Problem: Each line containing the word "layer" must be copied from the material below.

The data:
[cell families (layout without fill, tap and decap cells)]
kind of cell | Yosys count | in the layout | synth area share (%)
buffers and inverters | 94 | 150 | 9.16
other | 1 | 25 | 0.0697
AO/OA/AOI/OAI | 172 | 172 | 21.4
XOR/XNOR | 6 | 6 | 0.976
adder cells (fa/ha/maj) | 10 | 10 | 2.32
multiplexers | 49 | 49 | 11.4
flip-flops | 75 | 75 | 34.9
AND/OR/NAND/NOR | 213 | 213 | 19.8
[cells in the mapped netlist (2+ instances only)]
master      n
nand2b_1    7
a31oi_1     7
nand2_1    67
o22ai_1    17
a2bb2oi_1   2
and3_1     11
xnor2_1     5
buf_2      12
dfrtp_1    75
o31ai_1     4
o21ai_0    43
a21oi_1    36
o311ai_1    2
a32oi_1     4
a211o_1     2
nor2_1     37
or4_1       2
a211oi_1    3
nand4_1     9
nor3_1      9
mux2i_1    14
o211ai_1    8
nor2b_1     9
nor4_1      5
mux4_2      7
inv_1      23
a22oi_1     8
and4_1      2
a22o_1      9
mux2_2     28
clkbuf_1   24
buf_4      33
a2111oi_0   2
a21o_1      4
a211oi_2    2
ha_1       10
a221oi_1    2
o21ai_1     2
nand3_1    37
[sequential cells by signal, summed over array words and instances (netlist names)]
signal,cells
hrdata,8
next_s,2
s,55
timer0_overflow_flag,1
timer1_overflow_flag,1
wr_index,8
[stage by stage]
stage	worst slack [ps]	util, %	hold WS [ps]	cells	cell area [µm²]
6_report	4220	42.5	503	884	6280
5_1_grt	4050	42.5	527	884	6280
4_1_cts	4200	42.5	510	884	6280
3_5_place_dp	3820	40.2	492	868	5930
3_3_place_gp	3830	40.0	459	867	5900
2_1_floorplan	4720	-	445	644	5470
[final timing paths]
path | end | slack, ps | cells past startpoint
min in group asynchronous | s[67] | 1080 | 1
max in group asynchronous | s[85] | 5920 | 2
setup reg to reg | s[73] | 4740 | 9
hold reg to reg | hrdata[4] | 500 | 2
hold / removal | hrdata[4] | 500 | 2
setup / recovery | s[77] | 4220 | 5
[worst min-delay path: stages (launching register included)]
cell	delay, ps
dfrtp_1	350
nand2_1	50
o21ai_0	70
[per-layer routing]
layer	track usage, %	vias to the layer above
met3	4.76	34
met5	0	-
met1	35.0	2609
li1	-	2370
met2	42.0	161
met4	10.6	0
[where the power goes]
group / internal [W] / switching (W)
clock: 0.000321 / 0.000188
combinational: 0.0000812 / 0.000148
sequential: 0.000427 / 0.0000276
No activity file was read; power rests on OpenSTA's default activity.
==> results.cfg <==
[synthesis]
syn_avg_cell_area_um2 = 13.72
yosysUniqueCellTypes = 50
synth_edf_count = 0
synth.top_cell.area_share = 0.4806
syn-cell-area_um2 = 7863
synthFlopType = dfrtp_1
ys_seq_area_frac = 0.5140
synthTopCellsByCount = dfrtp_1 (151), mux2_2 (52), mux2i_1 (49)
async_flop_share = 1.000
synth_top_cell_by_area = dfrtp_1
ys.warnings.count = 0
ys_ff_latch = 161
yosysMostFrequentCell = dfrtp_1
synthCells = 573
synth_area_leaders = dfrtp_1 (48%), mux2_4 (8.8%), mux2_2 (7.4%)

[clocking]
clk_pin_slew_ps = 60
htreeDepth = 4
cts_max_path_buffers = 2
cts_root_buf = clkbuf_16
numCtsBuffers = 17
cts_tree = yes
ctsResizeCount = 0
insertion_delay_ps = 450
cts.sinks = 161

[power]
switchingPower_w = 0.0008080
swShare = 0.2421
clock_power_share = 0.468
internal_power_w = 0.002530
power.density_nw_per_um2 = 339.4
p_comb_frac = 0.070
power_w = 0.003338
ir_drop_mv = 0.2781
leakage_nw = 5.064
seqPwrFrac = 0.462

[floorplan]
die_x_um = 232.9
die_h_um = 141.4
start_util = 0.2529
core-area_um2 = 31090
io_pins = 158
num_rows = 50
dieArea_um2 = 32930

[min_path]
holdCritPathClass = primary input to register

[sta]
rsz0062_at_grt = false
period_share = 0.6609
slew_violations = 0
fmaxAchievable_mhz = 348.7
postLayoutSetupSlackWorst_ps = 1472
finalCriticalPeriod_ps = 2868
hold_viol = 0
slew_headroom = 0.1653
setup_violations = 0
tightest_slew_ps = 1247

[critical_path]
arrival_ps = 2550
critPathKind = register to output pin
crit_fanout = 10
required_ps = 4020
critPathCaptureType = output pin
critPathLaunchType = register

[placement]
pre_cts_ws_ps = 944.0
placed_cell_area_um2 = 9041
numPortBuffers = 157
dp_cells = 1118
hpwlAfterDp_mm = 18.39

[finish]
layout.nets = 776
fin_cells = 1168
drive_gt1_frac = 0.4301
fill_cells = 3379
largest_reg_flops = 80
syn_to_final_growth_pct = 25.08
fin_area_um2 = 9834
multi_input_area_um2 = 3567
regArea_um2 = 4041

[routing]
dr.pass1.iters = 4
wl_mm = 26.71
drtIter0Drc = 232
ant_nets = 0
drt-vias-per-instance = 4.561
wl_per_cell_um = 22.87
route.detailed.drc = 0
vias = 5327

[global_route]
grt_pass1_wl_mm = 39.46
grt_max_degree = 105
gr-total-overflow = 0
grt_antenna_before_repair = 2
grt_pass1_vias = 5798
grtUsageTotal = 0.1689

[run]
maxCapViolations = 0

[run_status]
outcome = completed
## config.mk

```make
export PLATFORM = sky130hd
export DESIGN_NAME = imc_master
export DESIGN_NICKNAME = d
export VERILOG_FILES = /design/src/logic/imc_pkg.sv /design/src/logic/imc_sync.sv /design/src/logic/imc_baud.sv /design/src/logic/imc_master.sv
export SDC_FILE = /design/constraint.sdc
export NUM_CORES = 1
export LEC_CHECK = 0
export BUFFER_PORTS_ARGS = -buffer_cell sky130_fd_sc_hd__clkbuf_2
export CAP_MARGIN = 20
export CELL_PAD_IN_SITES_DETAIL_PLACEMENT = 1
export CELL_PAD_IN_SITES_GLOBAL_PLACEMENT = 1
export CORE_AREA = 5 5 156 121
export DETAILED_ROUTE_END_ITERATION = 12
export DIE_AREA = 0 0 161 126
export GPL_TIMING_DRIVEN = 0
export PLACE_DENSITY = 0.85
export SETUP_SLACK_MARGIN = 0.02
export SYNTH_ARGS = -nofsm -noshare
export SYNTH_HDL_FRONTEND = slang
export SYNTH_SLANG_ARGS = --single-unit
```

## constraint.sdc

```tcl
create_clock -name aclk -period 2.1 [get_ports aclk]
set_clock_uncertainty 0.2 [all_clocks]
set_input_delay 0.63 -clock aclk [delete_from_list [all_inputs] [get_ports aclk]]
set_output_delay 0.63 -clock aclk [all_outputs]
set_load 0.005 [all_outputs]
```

Answer to the problem:
[per-layer routing]
layer	track usage, %	vias to the layer above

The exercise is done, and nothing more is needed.